### TASK REQUIREMENTS
All lines in the material containing the word "full" need to be copied.

Start of DATA IN THIS EXERCISE

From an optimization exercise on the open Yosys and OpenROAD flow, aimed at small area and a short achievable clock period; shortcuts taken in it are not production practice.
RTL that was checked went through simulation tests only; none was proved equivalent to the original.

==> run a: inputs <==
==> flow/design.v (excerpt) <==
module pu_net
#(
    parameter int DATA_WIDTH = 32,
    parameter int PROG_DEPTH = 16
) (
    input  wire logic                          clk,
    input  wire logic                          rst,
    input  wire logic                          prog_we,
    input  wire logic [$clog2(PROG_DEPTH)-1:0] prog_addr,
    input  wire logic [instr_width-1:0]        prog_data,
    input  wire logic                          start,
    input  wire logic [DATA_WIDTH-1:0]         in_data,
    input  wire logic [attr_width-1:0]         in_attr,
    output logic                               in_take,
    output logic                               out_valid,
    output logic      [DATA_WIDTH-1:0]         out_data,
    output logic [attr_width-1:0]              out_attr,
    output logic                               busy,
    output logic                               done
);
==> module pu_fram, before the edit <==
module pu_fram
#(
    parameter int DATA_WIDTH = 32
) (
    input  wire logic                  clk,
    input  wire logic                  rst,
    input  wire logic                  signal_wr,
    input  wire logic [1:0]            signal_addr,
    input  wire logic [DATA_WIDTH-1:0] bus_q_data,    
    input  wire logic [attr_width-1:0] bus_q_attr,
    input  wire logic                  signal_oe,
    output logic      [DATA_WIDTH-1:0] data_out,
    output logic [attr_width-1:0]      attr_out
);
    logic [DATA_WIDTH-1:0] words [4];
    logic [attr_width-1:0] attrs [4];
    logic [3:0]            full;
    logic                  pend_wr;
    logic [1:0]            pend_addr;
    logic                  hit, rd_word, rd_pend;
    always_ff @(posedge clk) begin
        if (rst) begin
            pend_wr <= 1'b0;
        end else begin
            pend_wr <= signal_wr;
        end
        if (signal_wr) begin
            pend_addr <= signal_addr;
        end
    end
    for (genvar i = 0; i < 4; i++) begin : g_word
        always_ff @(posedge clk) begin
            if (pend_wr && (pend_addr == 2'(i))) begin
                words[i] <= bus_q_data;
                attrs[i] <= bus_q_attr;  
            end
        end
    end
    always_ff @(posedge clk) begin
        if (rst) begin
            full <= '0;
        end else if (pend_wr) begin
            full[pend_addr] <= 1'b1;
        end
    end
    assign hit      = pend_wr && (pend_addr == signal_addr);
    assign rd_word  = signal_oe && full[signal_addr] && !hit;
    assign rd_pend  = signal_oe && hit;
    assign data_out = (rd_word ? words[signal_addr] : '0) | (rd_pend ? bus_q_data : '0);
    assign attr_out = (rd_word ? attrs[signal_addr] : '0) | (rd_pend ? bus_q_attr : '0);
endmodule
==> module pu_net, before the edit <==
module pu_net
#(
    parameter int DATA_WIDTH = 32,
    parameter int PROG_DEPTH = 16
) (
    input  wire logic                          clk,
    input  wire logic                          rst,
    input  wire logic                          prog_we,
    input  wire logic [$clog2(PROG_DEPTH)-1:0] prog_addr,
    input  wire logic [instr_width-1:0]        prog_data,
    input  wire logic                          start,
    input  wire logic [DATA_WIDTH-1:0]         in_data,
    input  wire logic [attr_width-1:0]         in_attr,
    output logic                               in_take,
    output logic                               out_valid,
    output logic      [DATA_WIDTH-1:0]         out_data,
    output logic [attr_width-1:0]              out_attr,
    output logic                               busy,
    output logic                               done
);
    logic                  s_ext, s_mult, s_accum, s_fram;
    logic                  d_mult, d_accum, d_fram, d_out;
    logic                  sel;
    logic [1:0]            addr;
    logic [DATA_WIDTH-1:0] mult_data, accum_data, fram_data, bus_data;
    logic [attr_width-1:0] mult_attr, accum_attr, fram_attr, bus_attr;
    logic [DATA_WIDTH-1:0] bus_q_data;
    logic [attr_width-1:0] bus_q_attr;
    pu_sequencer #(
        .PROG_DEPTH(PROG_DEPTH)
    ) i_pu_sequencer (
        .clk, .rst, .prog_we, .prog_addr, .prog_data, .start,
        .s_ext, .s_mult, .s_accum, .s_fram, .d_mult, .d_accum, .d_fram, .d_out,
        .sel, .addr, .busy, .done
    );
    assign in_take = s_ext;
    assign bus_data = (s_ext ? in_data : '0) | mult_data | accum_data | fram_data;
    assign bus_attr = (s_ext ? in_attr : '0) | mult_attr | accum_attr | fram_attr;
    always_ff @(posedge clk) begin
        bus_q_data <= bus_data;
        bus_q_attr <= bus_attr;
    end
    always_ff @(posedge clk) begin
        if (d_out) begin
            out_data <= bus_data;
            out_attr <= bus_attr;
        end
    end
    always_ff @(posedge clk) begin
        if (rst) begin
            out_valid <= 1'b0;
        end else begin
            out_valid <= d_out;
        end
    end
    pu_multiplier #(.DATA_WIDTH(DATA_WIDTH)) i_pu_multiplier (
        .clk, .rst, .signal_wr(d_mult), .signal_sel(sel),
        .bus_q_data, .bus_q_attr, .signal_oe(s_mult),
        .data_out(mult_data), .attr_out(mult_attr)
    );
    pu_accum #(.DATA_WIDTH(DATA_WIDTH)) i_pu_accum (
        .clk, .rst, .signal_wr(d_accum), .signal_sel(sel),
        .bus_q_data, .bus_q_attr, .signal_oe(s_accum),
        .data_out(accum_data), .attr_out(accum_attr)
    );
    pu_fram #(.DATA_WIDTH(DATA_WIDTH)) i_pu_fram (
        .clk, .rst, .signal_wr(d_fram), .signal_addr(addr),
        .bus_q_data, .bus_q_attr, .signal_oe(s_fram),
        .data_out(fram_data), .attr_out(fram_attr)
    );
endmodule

End of DATA IN THIS EXERCISE

### WRITTEN ANSWER
    logic [3:0]            full;
            full <= '0;
            full[pend_addr] <= 1'b1;
    assign rd_word  = signal_oe && full[signal_addr] && !hit;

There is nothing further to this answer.